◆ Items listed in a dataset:
• • • • • • •
===== src/rtl/demux_rr_scheduler_pkg.sv =====
// Shared definitions for the 1-to-8 demux scheduler and its channel selector.
package demux_rr_scheduler_pkg;

  localparam int NUM_CH = 8;
  localparam int SEL_W  = 3;

  localparam logic MODE_RR    = 1'b0;
  localparam logic MODE_FIXED = 1'b1;

  typedef enum logic {
    IDLE = 1'b0,
    HOLD = 1'b1
  } state_e;

  function automatic logic [NUM_CH-1:0] sel_onehot(input logic [SEL_W-1:0] s);
    return NUM_CH'(1) << s;
  endfunction

endpackage


===== src/rtl/demux_rr_scheduler_rr_next_sel.sv =====
// Combinational channel picker: round-robin after the last grant, or a fixed
// configured channel; reports whether the chosen channel is enabled.
module rr_next_sel
  import demux_rr_scheduler_pkg::*;
(
  input  logic [SEL_W-1:0]  last,
  input  logic [NUM_CH-1:0] chan_en,
  input  logic              mode,
  input  logic [SEL_W-1:0]  cfg_sel,
  output logic [SEL_W-1:0]  target,
  output logic              tgt_ok
);

  logic [SEL_W-1:0] idx;

  always_comb begin
    target = '0;
    tgt_ok = 1'b0;
    idx    = '0;
    if (mode == MODE_FIXED) begin
      target = cfg_sel;
      tgt_ok = chan_en[cfg_sel];
    end else begin
      // Walk from the farthest offset down so the nearest enabled channel
      // after last wins; offset NUM_CH wraps back to last itself.
      for (int i = NUM_CH; i >= 1; i--) begin
        idx = last + SEL_W'(i);
        if (chan_en[idx]) begin
          target = idx;
          tgt_ok = 1'b1;
        end
      end
    end
  end

endmodule


===== src/rtl/demux_rr_scheduler.sv =====
// Sequenced 1-to-8 demultiplexer with a registered output word and a
// round-robin or fixed channel selection.
//
// state | meaning
// IDLE  | no word held, out_valid is zero
// HOLD  | one word held for channel sel, waiting on out_ready[sel]
module demux_rr_scheduler
  import demux_rr_scheduler_pkg::*;
#(
  parameter int DATA_W = 8,
  parameter int CNT_W  = 16
) (
  input  logic              clk,
  input  logic              rst_n,
  input  logic              in_valid,
  input  logic [DATA_W-1:0] in_data,
  output logic              in_ready,
  input  logic [7:0]        chan_en,
  input  logic              mode,
  input  logic [2:0]        cfg_sel,
  output logic [7:0]        out_valid,
  output logic [DATA_W-1:0] out_data,
  input  logic [7:0]        out_ready,
  output logic [2:0]        sel,
  output logic [CNT_W-1:0]  sent_cnt
);

  state_e            state_q, state_d;
  logic [SEL_W-1:0]  last_q, last_d;
  logic [SEL_W-1:0]  sel_q, sel_d;
  logic [NUM_CH-1:0] out_valid_q, out_valid_d;
  logic [DATA_W-1:0] out_data_q, out_data_d;
  logic [CNT_W-1:0]  sent_cnt_q, sent_cnt_d;

  logic [SEL_W-1:0]  target;
  logic              tgt_ok;
  logic              deliver;
  logic              accept;

  rr_next_sel u_next_sel (
    .last    (last_q),
    .chan_en (chan_en),
    .mode    (mode),
    .cfg_sel (cfg_sel),
    .target  (target),
    .tgt_ok  (tgt_ok)
  );

  assign deliver  = (state_q == HOLD) && out_ready[sel_q];
  assign in_ready = tgt_ok && ((state_q == IDLE) || deliver);
  assign accept   = in_valid && in_ready;

  always_comb begin
    state_d     = state_q;
    last_d      = last_q;
    sel_d       = sel_q;
    out_valid_d = out_valid_q;
    out_data_d  = out_data_q;
    sent_cnt_d  = sent_cnt_q + {{(CNT_W-1){1'b0}}, deliver};
    case (state_q)
      IDLE: begin
        if (accept) state_d = HOLD;
      end
      HOLD: begin
        if (deliver && !accept) begin
          state_d     = IDLE;
          out_valid_d = '0;
        end
      end
      default: state_d = IDLE;
    endcase
    // A same-edge accept replaces the delivered word without a bubble.
    if (accept) begin
      out_data_d  = in_data;
      sel_d       = target;
      out_valid_d = sel_onehot(target);
      last_d      = target;
    end
  end

  always_ff @(posedge clk or negedge rst_n) begin
    if (!rst_n) begin
      state_q     <= IDLE;
      last_q      <= SEL_W'(NUM_CH - 1);
      sel_q       <= '0;
      out_valid_q <= '0;
      out_data_q  <= '0;
      sent_cnt_q  <= '0;
    end else begin
      state_q     <= state_d;
      last_q      <= last_d;
      sel_q       <= sel_d;
      out_valid_q <= out_valid_d;
      out_data_q  <= out_data_d;
      sent_cnt_q  <= sent_cnt_d;
    end
  end

  assign out_valid = out_valid_q;
  assign out_data  = out_data_q;
  assign sel       = sel_q;
  assign sent_cnt  = sent_cnt_q;

endmodule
• • • • • • •
◆ WHAT YOU WILL DO:
When you answer, output each line of the data exactly as given, from its first line up to and including the one with "tgt_ok = 1'b0;".

◆ ANSWER TO THIS PROBLEM:
===== src/rtl/demux_rr_scheduler_pkg.sv =====
// Shared definitions for the 1-to-8 demux scheduler and its channel selector.
package demux_rr_scheduler_pkg;

  localparam int NUM_CH = 8;
  localparam int SEL_W  = 3;

  localparam logic MODE_RR    = 1'b0;
  localparam logic MODE_FIXED = 1'b1;

  typedef enum logic {
    IDLE = 1'b0,
    HOLD = 1'b1
  } state_e;

  function automatic logic [NUM_CH-1:0] sel_onehot(input logic [SEL_W-1:0] s);
    return NUM_CH'(1) << s;
  endfunction

endpackage


===== src/rtl/demux_rr_scheduler_rr_next_sel.sv =====
// Combinational channel picker: round-robin after the last grant, or a fixed
// configured channel; reports whether the chosen channel is enabled.
module rr_next_sel
  import demux_rr_scheduler_pkg::*;
(
  input  logic [SEL_W-1:0]  last,
  input  logic [NUM_CH-1:0] chan_en,
  input  logic              mode,
  input  logic [SEL_W-1:0]  cfg_sel,
  output logic [SEL_W-1:0]  target,
  output logic              tgt_ok
);

  logic [SEL_W-1:0] idx;

  always_comb begin
    target = '0;
    tgt_ok = 1'b0;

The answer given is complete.